Is the Edinburgh Fringe a Judenfrei zone now? With just a week to go before the Fringe kicks off, Jewish comedians are being unceremoniously cancelled. One venue has allegedly cited ‘safety concerns’ from staff, saying the extra muscle to deal with the threats to Jewish acts made them feel more unsafe. So instead of protecting Jews, you ditch them? What a shameful capitulation to the anti-Semitic mob.
Numerous Jewish-themed comedy shows have been binned at the Whistlebinkies venue in the city. Rachel Creeger, Britain’s only practising Orthodox Jewish comedian, has been told her show Ultimate Jewish Mother is no longer going ahead. Jew-O-Rama was next for the chop. That’s a comedy night that features a ‘rolling line-up of Jewish and Jew-ish comedians’. It’s been running at the Fringe for nine years. Not anymore. Seems funny Jews aren’t allowed in 2025.
And now the host of Jew-O-Rama, Philip Simon, says his one-man show ‘Shall I Compare Thee in a Funny Way?’ has been cancelled at the Banshee Labyrinth venue. ‘I am still processing the concept that in 2025 I can be cancelled just for being Jewish’, says Mr Simon. We should all be processing that. We should all be asking how it is possible that at a comedy festival in the 21st century, Jews are being booted off stage.

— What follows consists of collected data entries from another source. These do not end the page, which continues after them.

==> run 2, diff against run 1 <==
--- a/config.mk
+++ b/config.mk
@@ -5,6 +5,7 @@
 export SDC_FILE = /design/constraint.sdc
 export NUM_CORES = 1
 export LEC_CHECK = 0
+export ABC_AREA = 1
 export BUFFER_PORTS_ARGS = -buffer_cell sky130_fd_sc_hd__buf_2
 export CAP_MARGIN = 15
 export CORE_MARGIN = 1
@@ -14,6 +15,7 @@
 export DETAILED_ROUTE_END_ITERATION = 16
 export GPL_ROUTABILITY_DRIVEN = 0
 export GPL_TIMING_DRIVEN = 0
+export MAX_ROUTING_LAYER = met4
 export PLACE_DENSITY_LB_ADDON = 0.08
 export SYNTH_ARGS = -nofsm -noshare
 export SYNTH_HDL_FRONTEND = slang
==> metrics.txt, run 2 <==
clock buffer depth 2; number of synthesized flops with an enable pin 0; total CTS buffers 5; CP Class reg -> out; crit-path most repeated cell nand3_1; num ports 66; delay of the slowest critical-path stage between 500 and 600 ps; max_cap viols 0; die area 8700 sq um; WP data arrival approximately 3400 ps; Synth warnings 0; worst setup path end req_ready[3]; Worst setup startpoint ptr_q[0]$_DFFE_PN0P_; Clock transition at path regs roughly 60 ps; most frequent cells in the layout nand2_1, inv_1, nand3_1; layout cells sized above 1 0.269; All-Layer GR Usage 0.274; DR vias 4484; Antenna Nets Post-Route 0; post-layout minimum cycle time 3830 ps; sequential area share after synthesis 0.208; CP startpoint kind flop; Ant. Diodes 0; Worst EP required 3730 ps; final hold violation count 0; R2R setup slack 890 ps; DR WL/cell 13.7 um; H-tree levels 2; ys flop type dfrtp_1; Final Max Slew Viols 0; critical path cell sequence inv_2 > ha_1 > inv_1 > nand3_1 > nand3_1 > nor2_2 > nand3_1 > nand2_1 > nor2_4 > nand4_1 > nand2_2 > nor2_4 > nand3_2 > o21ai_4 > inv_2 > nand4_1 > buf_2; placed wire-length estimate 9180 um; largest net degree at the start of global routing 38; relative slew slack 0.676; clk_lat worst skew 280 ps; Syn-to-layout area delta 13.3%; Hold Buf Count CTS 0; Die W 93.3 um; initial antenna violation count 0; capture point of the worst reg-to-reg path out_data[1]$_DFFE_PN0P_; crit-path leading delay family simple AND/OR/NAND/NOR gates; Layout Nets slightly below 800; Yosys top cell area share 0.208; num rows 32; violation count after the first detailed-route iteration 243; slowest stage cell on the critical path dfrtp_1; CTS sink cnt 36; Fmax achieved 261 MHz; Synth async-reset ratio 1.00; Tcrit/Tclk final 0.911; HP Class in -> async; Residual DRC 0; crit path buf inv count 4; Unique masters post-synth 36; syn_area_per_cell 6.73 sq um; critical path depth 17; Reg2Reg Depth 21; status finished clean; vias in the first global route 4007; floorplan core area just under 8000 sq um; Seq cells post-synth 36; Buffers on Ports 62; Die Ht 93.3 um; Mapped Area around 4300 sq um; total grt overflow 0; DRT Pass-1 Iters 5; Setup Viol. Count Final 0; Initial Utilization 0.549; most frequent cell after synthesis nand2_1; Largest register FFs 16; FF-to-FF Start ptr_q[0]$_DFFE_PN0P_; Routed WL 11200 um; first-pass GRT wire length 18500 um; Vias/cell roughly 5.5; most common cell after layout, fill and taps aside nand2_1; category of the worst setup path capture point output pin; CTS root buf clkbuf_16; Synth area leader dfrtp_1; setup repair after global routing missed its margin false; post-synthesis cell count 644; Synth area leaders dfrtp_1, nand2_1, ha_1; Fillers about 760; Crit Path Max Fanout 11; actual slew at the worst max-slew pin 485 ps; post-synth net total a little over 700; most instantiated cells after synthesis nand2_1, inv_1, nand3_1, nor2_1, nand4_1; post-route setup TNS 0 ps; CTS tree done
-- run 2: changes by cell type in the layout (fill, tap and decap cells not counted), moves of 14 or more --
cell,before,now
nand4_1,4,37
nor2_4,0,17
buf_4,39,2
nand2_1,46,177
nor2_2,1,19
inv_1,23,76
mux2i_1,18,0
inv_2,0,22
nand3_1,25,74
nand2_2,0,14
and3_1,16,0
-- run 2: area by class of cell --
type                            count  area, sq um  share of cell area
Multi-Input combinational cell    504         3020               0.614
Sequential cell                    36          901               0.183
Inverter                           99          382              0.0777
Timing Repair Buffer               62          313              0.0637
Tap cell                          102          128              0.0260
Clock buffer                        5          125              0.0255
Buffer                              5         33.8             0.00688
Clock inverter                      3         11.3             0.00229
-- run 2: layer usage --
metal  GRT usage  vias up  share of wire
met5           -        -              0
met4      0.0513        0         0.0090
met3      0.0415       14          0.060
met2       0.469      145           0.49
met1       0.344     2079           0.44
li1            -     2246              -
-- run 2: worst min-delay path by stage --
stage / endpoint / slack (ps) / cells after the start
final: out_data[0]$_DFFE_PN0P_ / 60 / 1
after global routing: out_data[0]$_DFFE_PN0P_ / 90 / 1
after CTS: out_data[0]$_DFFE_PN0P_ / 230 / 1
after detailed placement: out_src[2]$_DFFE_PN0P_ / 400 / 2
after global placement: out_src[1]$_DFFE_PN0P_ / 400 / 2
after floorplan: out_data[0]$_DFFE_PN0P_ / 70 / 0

The reasons given by the venues for their blitzing of the Jewish acts are ridiculous. They say it is not because the comedians are Jewish – I guess it is entirely coincidental that every one of the gagged comics is a Jew. No, it’s because their bar staff said they would ‘feel unsafe’ in the presence of such acts and the beefed-up security Jewish performers tragically require in 21st-century Britain.

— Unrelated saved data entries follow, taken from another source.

**src/rtl/rr_arbiter_8.sv**
```systemverilog
// rtl/rr_arbiter_8.sv - 8-way round-robin arbiter with bounded grant tenure
module rr_arbiter_8 #(
    parameter int MAX_HOLD = 16
) (
    input  logic       clk,
    input  logic       rst_n,
    input  logic       enable,
    input  logic [7:0] req,
    output logic [7:0] grant,
    output logic [2:0] grant_id,
    output logic       grant_valid
);

    typedef enum logic {
        IDLE = 1'b0,
        BUSY = 1'b1
    } state_t;

    localparam logic [4:0] HOLD_MAX = 5'(MAX_HOLD);

    state_t     state_q, state_d;
    logic [2:0] ptr_q, ptr_d;
    logic [4:0] hold_q, hold_d;
    logic [7:0] grant_q, grant_d;
    logic [2:0] id_q, id_d;

    logic       found;
    logic [2:0] win;
    logic [2:0] idx;
    logic       release_now;

    // Priority scan starts at ptr_q and wraps naturally through 3-bit addition.
    always_comb begin
        found = 1'b0;
        win   = ptr_q;
        idx   = '0;
        for (int i = 0; i < 8; i++) begin
            idx = ptr_q + 3'(i);
            if (!found && req[idx]) begin
                found = 1'b1;
                win   = idx;
            end
        end
    end

    assign release_now = !req[id_q] || !enable || (hold_q >= HOLD_MAX);

    always_comb begin
        state_d = state_q;
        ptr_d   = ptr_q;
        hold_d  = hold_q;
        grant_d = grant_q;
        id_d    = id_q;
        case (state_q)
            IDLE: begin
                if (enable && found) begin
                    state_d = BUSY;
                    grant_d = 8'd1 << win;
                    id_d    = win;
                    hold_d  = 5'd1;
                end
            end
            BUSY: begin
                if (release_now) begin
                    state_d = IDLE;
                    grant_d = '0;
                    id_d    = '0;
                    hold_d  = '0;
                    ptr_d   = id_q + 3'd1;
                end else begin
                    hold_d  = hold_q + 5'd1;
                end
            end
            default: begin
                state_d = IDLE;
                grant_d = '0;
                id_d    = '0;
                hold_d  = '0;
            end
        endcase
    end

    always_ff @(posedge clk) begin
        if (!rst_n) begin
            state_q <= IDLE;
            ptr_q   <= '0;
            hold_q  <= '0;
            grant_q <= '0;
            id_q    <= '0;
        end else begin
            state_q <= state_d;
            ptr_q   <= ptr_d;
            hold_q  <= hold_d;
            grant_q <= grant_d;
            id_q    <= id_d;
        end
    end

    assign grant       = grant_q;
    assign grant_id    = id_q;
    assign grant_valid = (state_q == BUSY);

endmodule

```
**config.mk**
```make
export PLATFORM = sky130hd
export DESIGN_NAME = rr_arbiter_8
export DESIGN_NICKNAME = d
export VERILOG_FILES = /design/src/rtl/rr_arbiter_8.sv
export SDC_FILE = /design/constraint.sdc
export NUM_CORES = 1
export LEC_CHECK = 0
export ABC_AREA = 1
export CAP_MARGIN = 0
export CORE_UTILIZATION = 55
export DETAILED_ROUTE_END_ITERATION = 8
export PLACE_DENSITY_LB_ADDON = 0.3
export SETUP_SLACK_MARGIN = 0.1
export SLEW_MARGIN = 20
export SYNTH_ARGS = -nofsm -noshare
export SYNTH_HDL_FRONTEND = slang
export SYNTH_SLANG_ARGS = --single-unit
```
**constraint.sdc**
```tcl
create_clock -name clk -period 3.06 [get_ports clk]
set_clock_uncertainty 0.1 [all_clocks]
set_input_delay 0.612 -clock clk [delete_from_list [all_inputs] [get_ports clk]]
set_output_delay 0.612 -clock clk [all_outputs]
set_load 0.05 [all_outputs]
```
# Yosys cells after proc, flatten, opt, wreduce, memory -nomap -nowiden
# Index checks and enable logic that the tools add are counted.
[totals]
reg_bits = 20
latch_bits = 0
ramBits = 0
mem_bits_ro = 0
input_bits = 11
output_inout_bits = 12
wordCells = 94
memories = 0
[classes]
addsub = 9
n_mul = 0
div_mod_pow = 0
n_lt_le_gt_ge = 10
n_eq_ne = 2
shift = 1
muxes = 45
n_bitwise = 1
reduce_logical = 21
[ops]
columns = ["cell", "n"]
rows = [
  ["< comparator 3 x 4 -> 1 bit (second input constant)", 9],
  ["binary-select mux 1 bit (select 3 bit)", 9],
  ["2-to-1 mux 3 bit", 9],
  ["2-to-1 mux 1 bit", 19],
  ["2-to-1 mux 8 bit", 2],
  ["one-hot mux 8 bit (2 select lines)", 1],
  ["adder 3 bit (second input constant)", 4],
  ["2-to-1 mux 5 bit", 2],
  ["one-hot mux 5 bit (2 select lines)", 1],
  ["logical NOT 1 bit", 9],
  ["logical AND 1 bit", 8],
  ["left shift 1 x 3 -> 8 bit (first input constant)", 1],
  ["adder 3 x 1 -> 3 bit (second input constant)", 2],
  ["adder 3 x 2 -> 3 bit (second input constant)", 2],
  ["one-hot mux 3 bit (2 select lines)", 1],
  ["adder 5 x 1 -> 5 bit (second input constant)", 1],
  ["greater-or-equal comparator 5 bit (second input constant)", 1],
  ["AND reduction 2 bit", 2],
  ["logical OR 1 bit", 2],
  ["!= test 2 x 1 -> 1 bit (second input constant)", 1],
  ["!= test 2 bit (second input constant)", 1],
  ["one-hot mux 1 bit (2 select lines)", 1],
  ["inverter 1 bit", 1],
]

# Logic depth before layout (Yosys ltp)
# Gate-level depths: netlist (run 1).
[depth]
ltp_word = 27
mapped_depth = 21

# Least setup slack after synthesis (run 1)
# Ideal clock, no wire load.
[synth_path]
kind = "reg2reg"
start = "register ptr_q[0]"
end = "register id_q[2], in the netlist grant_id[2]"
setup_ns = 0.070
t_arrival_ns = 2.348
slack_ns = 0.542
path_stages_with_launch = 18
period_less_slack_ns = 2.518
cell_sequence = "dfxtp_1 inv_2 buf_6 ha_1 inv_2 nand3_1 nand3_1 nand2_2 nor2_4 nand4_2 nor2_4 nand2_1 o21ai_2 nor2_2 nor2_4 buf_4 nand2_1 a21oi_1"
[synth_via]
elab_chain_cells = 27
elab_cells_between_ends = 57
[synth_lines]
columns = ["element", "line_no", "source"]
rows = [
  ["from (decl)", "22", "logic [2:0] ptr_q, ptr_d;"],
  ["from (signal assigned)", "92", "ptr_q <= ptr_d;"],
  ["parallel branches: the longest is 27 deep, another holds adder 3 x 1 -> 3 bit", "n/a", ""],
  ["to (signal assigned)", "95", "id_q <= id_d;"],
  ["to (decl)", "25", "logic [2:0] id_q, id_d;"],
]
# Parallel ways; which one is timed is not known. The select of a mux whose other input is x is not followed.
# A chain may end at the register's enable or synchronous reset.

# Final worst setup path (run 1)
[layout_path]
start = "register ptr_q[0]"
end = "register grant_q[7], in the netlist grant[7]"
[layout_via]
elab_chain_cells = 27
elab_cells_between_ends = 58
[layout_lines]
columns = ["element", "line_no", "source"]
rows = [
  ["parallel branches: the longest is 27 deep, another holds adder 3 x 1 -> 3 bit", "n/a", ""],
  ["to (signal assigned)", "94", "grant_q <= grant_d;"],
  ["to (decl)", "24", "logic [7:0] grant_q, grant_d;"],
]
# Parallel ways; which one is timed is not known. The select of a mux whose other input is x is not followed.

Listen, here’s what you do with members of staff who say Jewish performers make them feel unsafe – sack them. Get those people the hell out of your establishments. To prioritise the emotions of pint-pulling Gen Z fainthearts over the artistic liberty of Jews is a grotesque betrayal of the freedom to speak and the equality of Jews. Extra security for Jewish acts should make you feel furious, not ‘unsafe’. Furious that a Jew can’t even crack a joke these days without requiring an army of heavies.

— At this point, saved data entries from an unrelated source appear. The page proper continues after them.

File: src/flat_wrapper.sv
// flat-port wrapper written by rule: the top's interface ports become plain ports
module uart_frame_parser_flat 
#(
  parameter int                   DATA_BITS      = 8,
  parameter int                   MAX_LEN        = 16,
  parameter logic [DATA_BITS-1:0] SOF            = 8'hA5,
  parameter int                   TIMEOUT_CYCLES = 1024
)
  (clk, reset, bus_rx_empty, bus_rx_data, bus_out_ready, bus_rd_en, bus_out_valid, bus_out_data, bus_out_last, bus_frame_ok, bus_frame_err, bus_err_code);
  uart_frame_parser_if #(.DATA_BITS(DATA_BITS)) bus_i ();
  input logic clk;
  input logic reset;
  input wire logic [$bits(bus_i.rx_empty)-1:0] bus_rx_empty;
  input wire logic [$bits(bus_i.rx_data)-1:0] bus_rx_data;
  input wire logic [$bits(bus_i.out_ready)-1:0] bus_out_ready;
  output wire logic [$bits(bus_i.rd_en)-1:0] bus_rd_en;
  output wire logic [$bits(bus_i.out_valid)-1:0] bus_out_valid;
  output wire logic [$bits(bus_i.out_data)-1:0] bus_out_data;
  output wire logic [$bits(bus_i.out_last)-1:0] bus_out_last;
  output wire logic [$bits(bus_i.frame_ok)-1:0] bus_frame_ok;
  output wire logic [$bits(bus_i.frame_err)-1:0] bus_frame_err;
  output wire logic [$bits(bus_i.err_code)-1:0] bus_err_code;
  assign bus_i.rx_empty = bus_rx_empty;
  assign bus_i.rx_data = bus_rx_data;
  assign bus_i.out_ready = bus_out_ready;
  assign bus_rd_en = bus_i.rd_en;
  assign bus_out_valid = bus_i.out_valid;
  assign bus_out_data = bus_i.out_data;
  assign bus_out_last = bus_i.out_last;
  assign bus_frame_ok = bus_i.frame_ok;
  assign bus_frame_err = bus_i.frame_err;
  assign bus_err_code = bus_i.err_code;
  uart_frame_parser #(.DATA_BITS(DATA_BITS), .MAX_LEN(MAX_LEN), .SOF(SOF), .TIMEOUT_CYCLES(TIMEOUT_CYCLES)) u_core (.clk(clk), .reset(reset), .bus(bus_i));
endmodule
File: config.mk
export PLATFORM = sky130hd
export DESIGN_NAME = uart_frame_parser_flat
export DESIGN_NICKNAME = d
export VERILOG_FILES = /design/src/rtl/uart_frame_parser_if.sv /design/src/rtl/uart_frame_parser.sv /design/src/flat_wrapper.sv
export SDC_FILE = /design/constraint.sdc
export NUM_CORES = 1
export LEC_CHECK = 0
export ABC_AREA = 1
export BUFFER_PORTS_ARGS = -buffer_cell sky130_fd_sc_hd__buf_2
export CAP_MARGIN = 30
export CORE_ASPECT_RATIO = 1.2
export CORE_MARGIN = 10
export CORE_UTILIZATION = 50
export CTS_BUF_LIST = sky130_fd_sc_hd__clkbuf_4
export CTS_CLUSTER_DIAMETER = 30
export DETAILED_ROUTE_END_ITERATION = 16
export PLACE_DENSITY = 0.69
export SLEW_MARGIN = 5
export SYNTH_ARGS = -nofsm -noshare
export SYNTH_HDL_FRONTEND = slang
export SYNTH_SLANG_ARGS = --single-unit
File: constraint.sdc
create_clock -name clk -period 2.1 [get_ports clk]
set_clock_uncertainty 0.15 [all_clocks]
set_input_delay 0.315 -clock clk [delete_from_list [all_inputs] [get_ports clk]]
set_output_delay 0.315 -clock clk [all_outputs]
set_load 0.005 [all_outputs]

Philip Simon says he was told that his one-man show was scrubbed because his views on ‘the humanitarian crisis in Palestine’ do not align with those of the venue. What are his scandalous views? Well, he calls himself ‘pro-Israel’ and he has pleaded for the release of the Israeli hostages. Wanting Jews to be freed from the violent clutches of a neo-fascist militia is a cancellable offence now, it seems.
There’s a neo-McCarthyite vibe to these venues’ erasure of Jews who fail to toe the ‘progressive’ line on the Israel-Hamas war. Perhaps next year, to save time, the Fringe should check the thinking of every Jew who applies to perform. ‘Are you now or have you ever been a sympathiser with the Jews still being held captive by Hamas? Are you now or have you ever been a believer in Israel’s right to exist?’ Answer carefully, Jew – your livelihood is on the line.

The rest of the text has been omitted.